WORK INSTRUCTION >> Exactly how many lines in the listing contain "synthesis"? Respond with the number and nothing more.

DATA FOR THE TASK >>
####################

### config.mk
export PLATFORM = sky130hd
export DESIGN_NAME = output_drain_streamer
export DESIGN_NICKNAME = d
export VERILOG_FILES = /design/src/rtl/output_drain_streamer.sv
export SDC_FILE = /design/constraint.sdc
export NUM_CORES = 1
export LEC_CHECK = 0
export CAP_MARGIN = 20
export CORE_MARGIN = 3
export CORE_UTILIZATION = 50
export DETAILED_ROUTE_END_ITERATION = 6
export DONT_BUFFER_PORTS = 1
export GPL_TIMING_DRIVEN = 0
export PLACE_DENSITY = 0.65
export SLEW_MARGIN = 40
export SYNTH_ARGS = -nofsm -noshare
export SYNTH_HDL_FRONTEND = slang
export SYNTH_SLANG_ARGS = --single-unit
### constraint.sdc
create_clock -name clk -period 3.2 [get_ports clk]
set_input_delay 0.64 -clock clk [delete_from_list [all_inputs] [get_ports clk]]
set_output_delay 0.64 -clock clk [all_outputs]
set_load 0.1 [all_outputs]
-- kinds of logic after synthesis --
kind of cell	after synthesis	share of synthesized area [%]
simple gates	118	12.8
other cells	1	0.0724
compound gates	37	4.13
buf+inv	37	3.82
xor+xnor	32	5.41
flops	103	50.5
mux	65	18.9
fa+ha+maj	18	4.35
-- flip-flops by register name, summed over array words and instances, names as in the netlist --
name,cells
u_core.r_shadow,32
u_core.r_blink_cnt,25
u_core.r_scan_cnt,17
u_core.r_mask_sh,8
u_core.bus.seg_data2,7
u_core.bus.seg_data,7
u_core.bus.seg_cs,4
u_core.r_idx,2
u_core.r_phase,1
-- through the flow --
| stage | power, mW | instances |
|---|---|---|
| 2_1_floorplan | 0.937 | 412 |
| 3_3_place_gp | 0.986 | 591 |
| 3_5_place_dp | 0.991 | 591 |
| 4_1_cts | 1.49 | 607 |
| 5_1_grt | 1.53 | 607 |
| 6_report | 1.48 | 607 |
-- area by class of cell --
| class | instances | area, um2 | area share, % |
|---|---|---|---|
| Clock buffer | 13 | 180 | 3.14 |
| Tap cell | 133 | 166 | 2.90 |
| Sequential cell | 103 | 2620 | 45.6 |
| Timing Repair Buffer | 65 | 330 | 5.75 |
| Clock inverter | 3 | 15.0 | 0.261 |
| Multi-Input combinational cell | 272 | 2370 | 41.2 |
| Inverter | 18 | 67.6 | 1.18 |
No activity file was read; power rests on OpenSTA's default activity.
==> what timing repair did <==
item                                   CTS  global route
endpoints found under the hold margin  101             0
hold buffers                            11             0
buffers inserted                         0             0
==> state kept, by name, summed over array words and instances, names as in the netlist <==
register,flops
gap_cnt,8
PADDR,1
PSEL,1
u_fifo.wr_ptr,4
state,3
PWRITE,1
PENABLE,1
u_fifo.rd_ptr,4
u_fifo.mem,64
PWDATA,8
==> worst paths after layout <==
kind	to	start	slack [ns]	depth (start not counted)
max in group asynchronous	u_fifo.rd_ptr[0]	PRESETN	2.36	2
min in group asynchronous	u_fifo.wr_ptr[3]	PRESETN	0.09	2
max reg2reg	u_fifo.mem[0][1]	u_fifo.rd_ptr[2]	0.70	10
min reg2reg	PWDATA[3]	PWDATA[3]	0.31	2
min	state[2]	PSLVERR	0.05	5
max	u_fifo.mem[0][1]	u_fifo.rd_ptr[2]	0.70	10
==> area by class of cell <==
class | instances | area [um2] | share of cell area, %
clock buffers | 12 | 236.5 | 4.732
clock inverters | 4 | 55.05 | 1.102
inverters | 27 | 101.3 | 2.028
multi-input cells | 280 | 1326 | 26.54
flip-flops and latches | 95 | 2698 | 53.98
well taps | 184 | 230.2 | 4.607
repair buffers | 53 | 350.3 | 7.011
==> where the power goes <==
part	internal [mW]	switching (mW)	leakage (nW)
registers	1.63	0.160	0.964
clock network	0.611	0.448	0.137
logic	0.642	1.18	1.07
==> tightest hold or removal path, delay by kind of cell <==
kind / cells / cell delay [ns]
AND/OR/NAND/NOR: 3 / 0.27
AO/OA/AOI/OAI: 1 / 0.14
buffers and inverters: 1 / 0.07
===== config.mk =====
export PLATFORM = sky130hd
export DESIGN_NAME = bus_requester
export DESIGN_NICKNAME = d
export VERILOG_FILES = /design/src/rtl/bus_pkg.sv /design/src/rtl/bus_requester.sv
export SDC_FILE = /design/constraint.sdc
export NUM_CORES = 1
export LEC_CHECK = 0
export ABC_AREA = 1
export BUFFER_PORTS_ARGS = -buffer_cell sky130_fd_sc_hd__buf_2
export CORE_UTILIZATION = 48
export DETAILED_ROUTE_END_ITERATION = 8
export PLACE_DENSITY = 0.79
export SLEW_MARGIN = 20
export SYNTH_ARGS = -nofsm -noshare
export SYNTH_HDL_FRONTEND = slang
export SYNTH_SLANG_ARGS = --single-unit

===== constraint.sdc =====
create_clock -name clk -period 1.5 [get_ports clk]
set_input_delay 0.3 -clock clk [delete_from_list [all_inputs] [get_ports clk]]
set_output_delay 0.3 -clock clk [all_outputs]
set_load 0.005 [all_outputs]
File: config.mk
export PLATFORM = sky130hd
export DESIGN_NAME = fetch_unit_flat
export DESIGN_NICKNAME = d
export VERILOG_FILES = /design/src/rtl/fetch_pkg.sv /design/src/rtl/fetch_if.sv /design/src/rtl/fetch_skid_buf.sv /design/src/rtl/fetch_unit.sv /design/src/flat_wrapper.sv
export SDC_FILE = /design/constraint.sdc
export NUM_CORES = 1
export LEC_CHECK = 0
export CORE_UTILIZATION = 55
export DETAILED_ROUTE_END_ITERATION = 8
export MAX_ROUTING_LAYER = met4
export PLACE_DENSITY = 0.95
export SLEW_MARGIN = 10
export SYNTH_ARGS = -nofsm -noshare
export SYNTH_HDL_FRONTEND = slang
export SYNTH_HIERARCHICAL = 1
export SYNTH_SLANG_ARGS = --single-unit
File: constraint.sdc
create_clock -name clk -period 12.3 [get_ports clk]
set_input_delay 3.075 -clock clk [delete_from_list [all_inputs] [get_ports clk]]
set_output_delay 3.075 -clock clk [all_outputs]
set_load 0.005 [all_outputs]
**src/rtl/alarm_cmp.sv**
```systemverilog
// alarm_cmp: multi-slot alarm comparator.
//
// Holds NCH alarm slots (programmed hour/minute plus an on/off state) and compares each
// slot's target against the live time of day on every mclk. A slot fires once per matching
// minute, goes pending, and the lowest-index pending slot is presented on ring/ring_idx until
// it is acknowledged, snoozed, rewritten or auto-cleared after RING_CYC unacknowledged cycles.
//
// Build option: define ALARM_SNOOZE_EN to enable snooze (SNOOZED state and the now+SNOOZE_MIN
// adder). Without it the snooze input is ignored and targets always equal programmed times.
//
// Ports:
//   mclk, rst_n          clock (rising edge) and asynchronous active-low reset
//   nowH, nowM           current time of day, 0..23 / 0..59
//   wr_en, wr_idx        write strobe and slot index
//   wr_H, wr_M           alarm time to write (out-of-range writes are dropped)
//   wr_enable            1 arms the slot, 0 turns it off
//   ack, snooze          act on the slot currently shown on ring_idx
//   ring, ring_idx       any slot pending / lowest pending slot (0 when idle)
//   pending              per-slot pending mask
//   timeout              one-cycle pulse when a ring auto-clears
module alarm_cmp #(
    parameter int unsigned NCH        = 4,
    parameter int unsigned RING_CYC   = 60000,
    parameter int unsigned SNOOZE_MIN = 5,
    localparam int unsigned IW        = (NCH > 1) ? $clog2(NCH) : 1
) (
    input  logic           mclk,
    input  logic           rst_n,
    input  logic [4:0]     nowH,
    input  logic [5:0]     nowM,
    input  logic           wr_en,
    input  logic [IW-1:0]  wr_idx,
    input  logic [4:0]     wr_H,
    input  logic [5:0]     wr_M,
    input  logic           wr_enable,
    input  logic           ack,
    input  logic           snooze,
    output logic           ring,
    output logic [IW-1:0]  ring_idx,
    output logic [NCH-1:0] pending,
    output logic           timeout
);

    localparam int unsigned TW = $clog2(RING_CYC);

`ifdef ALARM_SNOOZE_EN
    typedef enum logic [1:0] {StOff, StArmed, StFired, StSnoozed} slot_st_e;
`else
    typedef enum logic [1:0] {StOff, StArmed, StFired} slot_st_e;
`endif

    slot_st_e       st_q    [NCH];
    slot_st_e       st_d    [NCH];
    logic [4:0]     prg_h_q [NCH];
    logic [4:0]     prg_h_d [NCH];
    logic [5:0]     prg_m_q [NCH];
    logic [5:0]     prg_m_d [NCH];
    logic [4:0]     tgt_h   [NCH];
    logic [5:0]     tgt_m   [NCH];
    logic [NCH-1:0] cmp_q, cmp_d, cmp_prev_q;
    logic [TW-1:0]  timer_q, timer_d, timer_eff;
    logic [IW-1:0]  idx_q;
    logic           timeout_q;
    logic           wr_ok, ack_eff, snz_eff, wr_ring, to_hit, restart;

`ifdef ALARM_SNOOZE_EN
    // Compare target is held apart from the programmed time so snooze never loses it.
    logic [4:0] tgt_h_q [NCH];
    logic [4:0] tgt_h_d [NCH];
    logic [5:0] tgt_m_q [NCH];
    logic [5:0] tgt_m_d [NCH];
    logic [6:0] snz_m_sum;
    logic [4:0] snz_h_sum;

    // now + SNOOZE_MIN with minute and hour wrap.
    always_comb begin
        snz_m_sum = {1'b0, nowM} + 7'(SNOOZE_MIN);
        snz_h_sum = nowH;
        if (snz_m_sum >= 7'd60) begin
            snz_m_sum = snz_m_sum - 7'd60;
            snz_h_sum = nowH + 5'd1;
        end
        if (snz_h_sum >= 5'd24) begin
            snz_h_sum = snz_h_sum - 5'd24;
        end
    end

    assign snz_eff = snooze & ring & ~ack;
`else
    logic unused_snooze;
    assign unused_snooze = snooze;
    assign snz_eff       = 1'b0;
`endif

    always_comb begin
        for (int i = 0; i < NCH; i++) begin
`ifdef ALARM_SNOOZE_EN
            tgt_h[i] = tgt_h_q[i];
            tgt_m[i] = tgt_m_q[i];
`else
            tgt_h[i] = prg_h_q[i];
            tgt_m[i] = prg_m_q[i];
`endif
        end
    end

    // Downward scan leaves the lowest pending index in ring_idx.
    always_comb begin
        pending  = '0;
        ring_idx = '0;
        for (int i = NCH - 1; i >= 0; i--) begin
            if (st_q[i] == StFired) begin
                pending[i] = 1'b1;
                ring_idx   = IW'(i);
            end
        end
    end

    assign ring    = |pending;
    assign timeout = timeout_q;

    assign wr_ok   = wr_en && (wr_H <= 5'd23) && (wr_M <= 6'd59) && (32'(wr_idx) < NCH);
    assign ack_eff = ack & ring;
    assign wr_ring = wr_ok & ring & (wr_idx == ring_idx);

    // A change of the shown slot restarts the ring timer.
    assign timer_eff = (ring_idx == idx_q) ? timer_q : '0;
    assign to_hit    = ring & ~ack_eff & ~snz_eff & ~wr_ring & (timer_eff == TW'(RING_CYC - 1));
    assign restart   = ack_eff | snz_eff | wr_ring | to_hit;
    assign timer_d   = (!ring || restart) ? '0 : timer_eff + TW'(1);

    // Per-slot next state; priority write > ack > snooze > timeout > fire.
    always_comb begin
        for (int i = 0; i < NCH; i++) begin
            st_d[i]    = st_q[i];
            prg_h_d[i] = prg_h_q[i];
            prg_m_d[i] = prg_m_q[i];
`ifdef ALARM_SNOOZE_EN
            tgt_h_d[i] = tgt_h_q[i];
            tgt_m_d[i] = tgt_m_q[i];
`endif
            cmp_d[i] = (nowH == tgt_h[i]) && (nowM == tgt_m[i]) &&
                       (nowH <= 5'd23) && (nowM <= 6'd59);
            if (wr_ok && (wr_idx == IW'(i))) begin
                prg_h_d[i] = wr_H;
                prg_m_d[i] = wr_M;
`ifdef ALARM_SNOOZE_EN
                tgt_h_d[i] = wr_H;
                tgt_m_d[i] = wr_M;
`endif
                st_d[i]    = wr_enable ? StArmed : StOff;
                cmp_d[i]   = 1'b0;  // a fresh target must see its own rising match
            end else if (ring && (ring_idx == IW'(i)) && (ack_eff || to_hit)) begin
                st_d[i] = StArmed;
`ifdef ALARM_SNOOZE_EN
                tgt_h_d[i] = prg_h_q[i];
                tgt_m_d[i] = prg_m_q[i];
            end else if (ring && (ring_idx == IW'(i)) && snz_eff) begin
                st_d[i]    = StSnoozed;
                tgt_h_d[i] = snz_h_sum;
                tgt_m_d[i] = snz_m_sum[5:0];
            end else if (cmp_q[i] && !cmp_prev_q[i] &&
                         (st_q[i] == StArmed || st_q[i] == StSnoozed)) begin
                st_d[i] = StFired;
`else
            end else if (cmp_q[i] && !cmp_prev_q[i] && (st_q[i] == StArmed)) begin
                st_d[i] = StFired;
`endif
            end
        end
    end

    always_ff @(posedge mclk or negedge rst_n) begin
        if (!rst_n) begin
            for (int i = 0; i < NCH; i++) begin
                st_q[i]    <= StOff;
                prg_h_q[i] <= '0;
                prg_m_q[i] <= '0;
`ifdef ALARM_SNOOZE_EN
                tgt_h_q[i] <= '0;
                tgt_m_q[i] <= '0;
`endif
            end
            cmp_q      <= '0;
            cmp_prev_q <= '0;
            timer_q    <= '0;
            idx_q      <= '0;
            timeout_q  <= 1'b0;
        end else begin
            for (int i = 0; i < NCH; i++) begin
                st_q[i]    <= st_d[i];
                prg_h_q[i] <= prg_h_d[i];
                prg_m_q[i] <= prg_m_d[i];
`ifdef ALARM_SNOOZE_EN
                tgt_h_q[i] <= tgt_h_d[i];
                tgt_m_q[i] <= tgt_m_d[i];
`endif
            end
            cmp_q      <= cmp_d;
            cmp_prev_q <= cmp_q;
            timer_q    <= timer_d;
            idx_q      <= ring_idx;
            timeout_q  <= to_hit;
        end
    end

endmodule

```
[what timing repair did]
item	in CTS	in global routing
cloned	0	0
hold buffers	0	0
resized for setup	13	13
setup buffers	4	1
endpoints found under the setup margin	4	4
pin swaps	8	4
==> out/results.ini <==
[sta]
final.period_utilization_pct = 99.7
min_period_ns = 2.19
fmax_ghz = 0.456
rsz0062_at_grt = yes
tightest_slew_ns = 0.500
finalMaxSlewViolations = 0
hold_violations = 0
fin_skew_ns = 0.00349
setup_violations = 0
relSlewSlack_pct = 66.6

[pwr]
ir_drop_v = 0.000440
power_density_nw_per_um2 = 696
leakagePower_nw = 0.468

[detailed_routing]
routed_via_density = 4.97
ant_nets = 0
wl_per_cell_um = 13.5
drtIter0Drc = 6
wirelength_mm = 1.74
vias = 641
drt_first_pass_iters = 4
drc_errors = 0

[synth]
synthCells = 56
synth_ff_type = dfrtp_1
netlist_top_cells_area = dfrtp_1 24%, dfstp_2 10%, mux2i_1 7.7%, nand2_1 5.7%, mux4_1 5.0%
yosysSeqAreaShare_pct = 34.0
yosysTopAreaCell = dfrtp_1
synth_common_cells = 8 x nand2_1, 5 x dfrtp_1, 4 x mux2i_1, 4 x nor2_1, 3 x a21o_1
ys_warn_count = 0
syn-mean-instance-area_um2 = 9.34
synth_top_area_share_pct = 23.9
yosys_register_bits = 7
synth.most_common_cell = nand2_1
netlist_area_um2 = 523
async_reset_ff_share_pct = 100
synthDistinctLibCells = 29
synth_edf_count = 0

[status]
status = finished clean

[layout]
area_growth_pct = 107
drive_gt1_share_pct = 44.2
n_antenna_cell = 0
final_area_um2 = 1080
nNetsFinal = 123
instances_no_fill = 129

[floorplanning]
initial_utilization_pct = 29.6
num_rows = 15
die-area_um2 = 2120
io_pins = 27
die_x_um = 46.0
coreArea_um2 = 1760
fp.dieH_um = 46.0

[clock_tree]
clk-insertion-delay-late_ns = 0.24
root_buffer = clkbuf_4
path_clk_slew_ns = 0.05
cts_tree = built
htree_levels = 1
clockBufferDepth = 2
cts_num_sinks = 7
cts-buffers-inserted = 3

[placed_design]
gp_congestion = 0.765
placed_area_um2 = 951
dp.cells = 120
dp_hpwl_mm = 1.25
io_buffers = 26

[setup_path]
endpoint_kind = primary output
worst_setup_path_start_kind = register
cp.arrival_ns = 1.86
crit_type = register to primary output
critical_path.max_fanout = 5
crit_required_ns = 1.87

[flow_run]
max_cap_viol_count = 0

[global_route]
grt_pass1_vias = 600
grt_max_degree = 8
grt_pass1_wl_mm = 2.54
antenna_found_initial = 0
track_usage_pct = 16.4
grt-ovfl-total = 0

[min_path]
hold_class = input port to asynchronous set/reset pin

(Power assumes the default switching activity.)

####################

EXERCISE RESULT >> 2